Task requirements
Which lines of the data hold the word "accept"? Copy all of them.

===== Dataset entries

File: src/rtl/tracking_engine_pkg.sv
// rtl/tracking_engine_pkg.sv - shared tracking-engine constants and noncoherent FSM encodings
package tracking_engine_pkg;

  localparam int NONCOH_DATA_WIDTH = 16;
  localparam int NONCOH_ACC_WIDTH  = 24;
  localparam int NONCOH_CORR_NUM   = 8;
  localparam int NONCOH_CNT_WIDTH  = 8;

  typedef enum logic [1:0] {
    NONCOH_STATE_ACC  = 2'd0,
    NONCOH_STATE_SCAN = 2'd1,
    NONCOH_STATE_DONE = 2'd2
  } noncoh_state_e;

  function automatic int noncoh_idx_width(input int corr_num);
    return (corr_num > 1) ? $clog2(corr_num) : 1;
  endfunction

endpackage

File: src/rtl/noncoh_peak_acc_if.sv
// rtl/noncoh_peak_acc_if.sv - amplitude input stream and peak result bundle
interface noncoh_peak_acc_if #(
  parameter int DATA_WIDTH = 16,
  parameter int ACC_WIDTH  = 24,
  parameter int IDX_WIDTH  = 3
) ();
  logic                  amp_valid;
  logic [DATA_WIDTH-1:0] amp_data;
  logic                  peak_valid;
  logic [ACC_WIDTH-1:0]  peak_value;
  logic [IDX_WIDTH-1:0]  peak_index;

  modport master (output amp_valid, amp_data, input peak_valid, peak_value, peak_index);
  modport slave  (input amp_valid, amp_data, output peak_valid, peak_value, peak_index);
endinterface

File: src/rtl/noncoh_bin_array.sv
// rtl/noncoh_bin_array.sv - per-bin accumulators with load/add write port and scan read port
// Saturating add when NONCOH_SAT_EN is defined, modulo wrap otherwise.
module noncoh_bin_array #(
  parameter int DATA_WIDTH = 16,
  parameter int ACC_WIDTH  = 24,
  parameter int CORR_NUM   = 8,
  parameter int IDX_W      = 3
) (
  input  logic                  clk,
  input  logic                  rst_b,
  input  logic                  wr_en,
  input  logic                  wr_load,
  input  logic [IDX_W-1:0]      wr_addr,
  input  logic [DATA_WIDTH-1:0] wr_data,
  input  logic [IDX_W-1:0]      rd_addr,
  output logic [ACC_WIDTH-1:0]  rd_data
);

  logic [ACC_WIDTH-1:0] acc_q [CORR_NUM];
  logic [ACC_WIDTH:0]   sum_full;
  logic [ACC_WIDTH-1:0] sum;

  assign sum_full = {1'b0, acc_q[wr_addr]} + (ACC_WIDTH+1)'(wr_data);

`ifdef NONCOH_SAT_EN
  assign sum = sum_full[ACC_WIDTH] ? {ACC_WIDTH{1'b1}} : sum_full[ACC_WIDTH-1:0];
`else
  assign sum = sum_full[ACC_WIDTH-1:0];
`endif

  assign rd_data = acc_q[rd_addr];

  always_ff @(posedge clk or negedge rst_b) begin
    if (!rst_b) begin
      for (int i = 0; i < CORR_NUM; i++) acc_q[i] <= '0;
    end else if (wr_en) begin
      acc_q[wr_addr] <= wr_load ? ACC_WIDTH'(wr_data) : sum;
    end
  end

endmodule

File: src/rtl/noncoh_peak_acc.sv
// rtl/noncoh_peak_acc.sv - noncoherent bin accumulator with peak scan (NONCOH_SAT_EN selects saturating sums)
module noncoh_peak_acc
  import tracking_engine_pkg::*;
#(
  parameter int DATA_WIDTH = NONCOH_DATA_WIDTH,
  parameter int ACC_WIDTH  = NONCOH_ACC_WIDTH,
  parameter int CORR_NUM   = NONCOH_CORR_NUM,
  parameter int CNT_WIDTH  = NONCOH_CNT_WIDTH
) (
  input  logic                 clk,
  input  logic                 rst_b,
  input  logic                 clear,
  input  logic [CNT_WIDTH-1:0] noncoh_num,
  output logic                 busy_scan,
  output logic                 overrun,
  noncoh_peak_acc_if.slave     amp_if
);

  localparam int                IDX_W    = noncoh_idx_width(CORR_NUM);
  localparam logic [IDX_W-1:0]  LAST_BIN = IDX_W'(CORR_NUM - 1);

  noncoh_state_e        state_q, state_d;
  logic [IDX_W-1:0]     bin_cnt;
  logic [CNT_WIDTH-1:0] epoch_cnt, num_lat, last_epoch;
  logic                 amp_valid, accept, last_sample, scan_last, take_new;
  logic [ACC_WIDTH-1:0] rd_data, best_val, next_best, peak_value_q;
  logic [IDX_W-1:0]     best_idx, next_idx, peak_index_q;
  logic                 peak_valid_q, overrun_q;

  assign amp_valid   = amp_if.amp_valid;
  assign last_epoch  = (num_lat == '0) ? '0 : num_lat - CNT_WIDTH'(1);
  assign last_sample = (bin_cnt == LAST_BIN) && (epoch_cnt == last_epoch);
  assign scan_last   = (state_q == NONCOH_STATE_SCAN) && (bin_cnt == LAST_BIN);
  // Strict greater-than keeps the lowest index on ties.
  assign take_new    = (bin_cnt == '0) || (rd_data > best_val);
  assign next_best   = take_new ? rd_data : best_val;
  assign next_idx    = take_new ? bin_cnt : best_idx;

  noncoh_bin_array #(
    .DATA_WIDTH (DATA_WIDTH),
    .ACC_WIDTH  (ACC_WIDTH),
    .CORR_NUM   (CORR_NUM),
    .IDX_W      (IDX_W)
  ) u_bins (
    .clk     (clk),
    .rst_b   (rst_b),
    .wr_en   (accept),
    .wr_load (epoch_cnt == '0),
    .wr_addr (bin_cnt),
    .wr_data (amp_if.amp_data),
    .rd_addr (bin_cnt),
    .rd_data (rd_data)
  );

  always_ff @(posedge clk or negedge rst_b) begin
    if (!rst_b) state_q <= NONCOH_STATE_ACC;
    else        state_q <= state_d;
  end

  always_comb begin
    state_d   = state_q;
    accept    = 1'b0;
    busy_scan = 1'b0;
    case (state_q)
      NONCOH_STATE_ACC: begin
        accept = amp_valid && !clear;
        if (accept && last_sample) state_d = NONCOH_STATE_SCAN;
      end
      NONCOH_STATE_SCAN: begin
        busy_scan = 1'b1;
        if (scan_last) state_d = NONCOH_STATE_DONE;
      end
      NONCOH_STATE_DONE: state_d = NONCOH_STATE_ACC;
      default:           state_d = NONCOH_STATE_ACC;
    endcase
    if (clear) state_d = NONCOH_STATE_ACC;
  end

  always_ff @(posedge clk or negedge rst_b) begin
    if (!rst_b) begin
      bin_cnt      <= '0;
      epoch_cnt    <= '0;
      num_lat      <= '0;
      best_val     <= '0;
      best_idx     <= '0;
      peak_valid_q <= 1'b0;
      peak_value_q <= '0;
      peak_index_q <= '0;
      overrun_q    <= 1'b0;
    end else begin
      peak_valid_q <= 1'b0;
      if (clear) begin
        bin_cnt   <= '0;
        epoch_cnt <= '0;
        overrun_q <= 1'b0;
      end else begin
        if (amp_valid && state_q != NONCOH_STATE_ACC) overrun_q <= 1'b1;
        case (state_q)
          NONCOH_STATE_ACC: begin
            if (bin_cnt == '0 && epoch_cnt == '0) num_lat <= noncoh_num;
            if (amp_valid) begin
              if (bin_cnt == LAST_BIN) begin
                bin_cnt   <= '0;
                epoch_cnt <= last_sample ? '0 : epoch_cnt + CNT_WIDTH'(1);
              end else begin
                bin_cnt <= bin_cnt + IDX_W'(1);
              end
            end
          end
          NONCOH_STATE_SCAN: begin
            best_val <= next_best;
            best_idx <= next_idx;
            if (scan_last) begin
              bin_cnt      <= '0;
              peak_valid_q <= 1'b1;
              peak_value_q <= next_best;
              peak_index_q <= next_idx;
            end else begin
              bin_cnt <= bin_cnt + IDX_W'(1);
            end
          end
          NONCOH_STATE_DONE: begin
            bin_cnt   <= '0;
            epoch_cnt <= '0;
          end
          default: ;
        endcase
      end
    end
  end

  assign overrun           = overrun_q;
  assign amp_if.peak_valid = peak_valid_q;
  assign amp_if.peak_value = peak_value_q;
  assign amp_if.peak_index = peak_index_q;

endmodule

File: src/flat_wrapper.sv
// flat-port wrapper written by rule: the top's interface ports become plain ports
module noncoh_peak_acc_flat import tracking_engine_pkg::*;
#(
  parameter int DATA_WIDTH = NONCOH_DATA_WIDTH,
  parameter int ACC_WIDTH  = NONCOH_ACC_WIDTH,
  parameter int CORR_NUM   = NONCOH_CORR_NUM,
  parameter int CNT_WIDTH  = NONCOH_CNT_WIDTH
)
  (clk, rst_b, clear, noncoh_num, busy_scan, overrun, amp_if_amp_valid, amp_if_amp_data, amp_if_peak_valid, amp_if_peak_value, amp_if_peak_index);
  noncoh_peak_acc_if #(.DATA_WIDTH(DATA_WIDTH), .ACC_WIDTH(ACC_WIDTH), .IDX_WIDTH(3)) amp_if_i ();
  input  logic clk;
  input  logic rst_b;
  input  logic clear;
  input  logic [CNT_WIDTH-1:0] noncoh_num;
  output logic busy_scan;
  output logic overrun;
  input wire logic [$bits(amp_if_i.amp_valid)-1:0] amp_if_amp_valid;
  input wire logic [$bits(amp_if_i.amp_data)-1:0] amp_if_amp_data;
  output wire logic [$bits(amp_if_i.peak_valid)-1:0] amp_if_peak_valid;
  output wire logic [$bits(amp_if_i.peak_value)-1:0] amp_if_peak_value;
  output wire logic [$bits(amp_if_i.peak_index)-1:0] amp_if_peak_index;
  assign amp_if_i.amp_valid = amp_if_amp_valid;
  assign amp_if_i.amp_data = amp_if_amp_data;
  assign amp_if_peak_valid = amp_if_i.peak_valid;
  assign amp_if_peak_value = amp_if_i.peak_value;
  assign amp_if_peak_index = amp_if_i.peak_index;
  noncoh_peak_acc #(.DATA_WIDTH(DATA_WIDTH), .ACC_WIDTH(ACC_WIDTH), .CORR_NUM(CORR_NUM), .CNT_WIDTH(CNT_WIDTH)) u_core (.clk(clk), .rst_b(rst_b), .clear(clear), .noncoh_num(noncoh_num), .busy_scan(busy_scan), .overrun(overrun), .amp_if(amp_if_i));
endmodule
File: config.mk
export PLATFORM = sky130hd
export DESIGN_NAME = noncoh_peak_acc_flat
export DESIGN_NICKNAME = d
export VERILOG_FILES = /design/src/rtl/tracking_engine_pkg.sv /design/src/rtl/noncoh_peak_acc_if.sv /design/src/rtl/noncoh_bin_array.sv /design/src/rtl/noncoh_peak_acc.sv /design/src/flat_wrapper.sv
export SDC_FILE = /design/constraint.sdc
export NUM_CORES = 1
export LEC_CHECK = 0
export CORE_MARGIN = 1.5
export CORE_UTILIZATION = 60
export CTS_CLUSTER_DIAMETER = 150
export DETAILED_ROUTE_END_ITERATION = 7
export GPL_TIMING_DRIVEN = 0
export PLACE_DENSITY = 0.88
export SETUP_SLACK_MARGIN = 0.5
export SLEW_MARGIN = 40
export SYNTH_ARGS = -nofsm -noshare
export SYNTH_HDL_FRONTEND = slang
export SYNTH_SLANG_ARGS = --single-unit
File: constraint.sdc
create_clock -name clk -period 8.3 [get_ports clk]
set_clock_uncertainty 0.2 [all_clocks]
set_input_delay 2.49 -clock clk [delete_from_list [all_inputs] [get_ports clk]]
set_output_delay 2.49 -clock clk [all_outputs]
set_load 0.02 [all_outputs]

==========

Result
  logic                 amp_valid, accept, last_sample, scan_last, take_new;
    .wr_en   (accept),
    accept    = 1'b0;
        accept = amp_valid && !clear;
        if (accept && last_sample) state_d = NONCOH_STATE_SCAN;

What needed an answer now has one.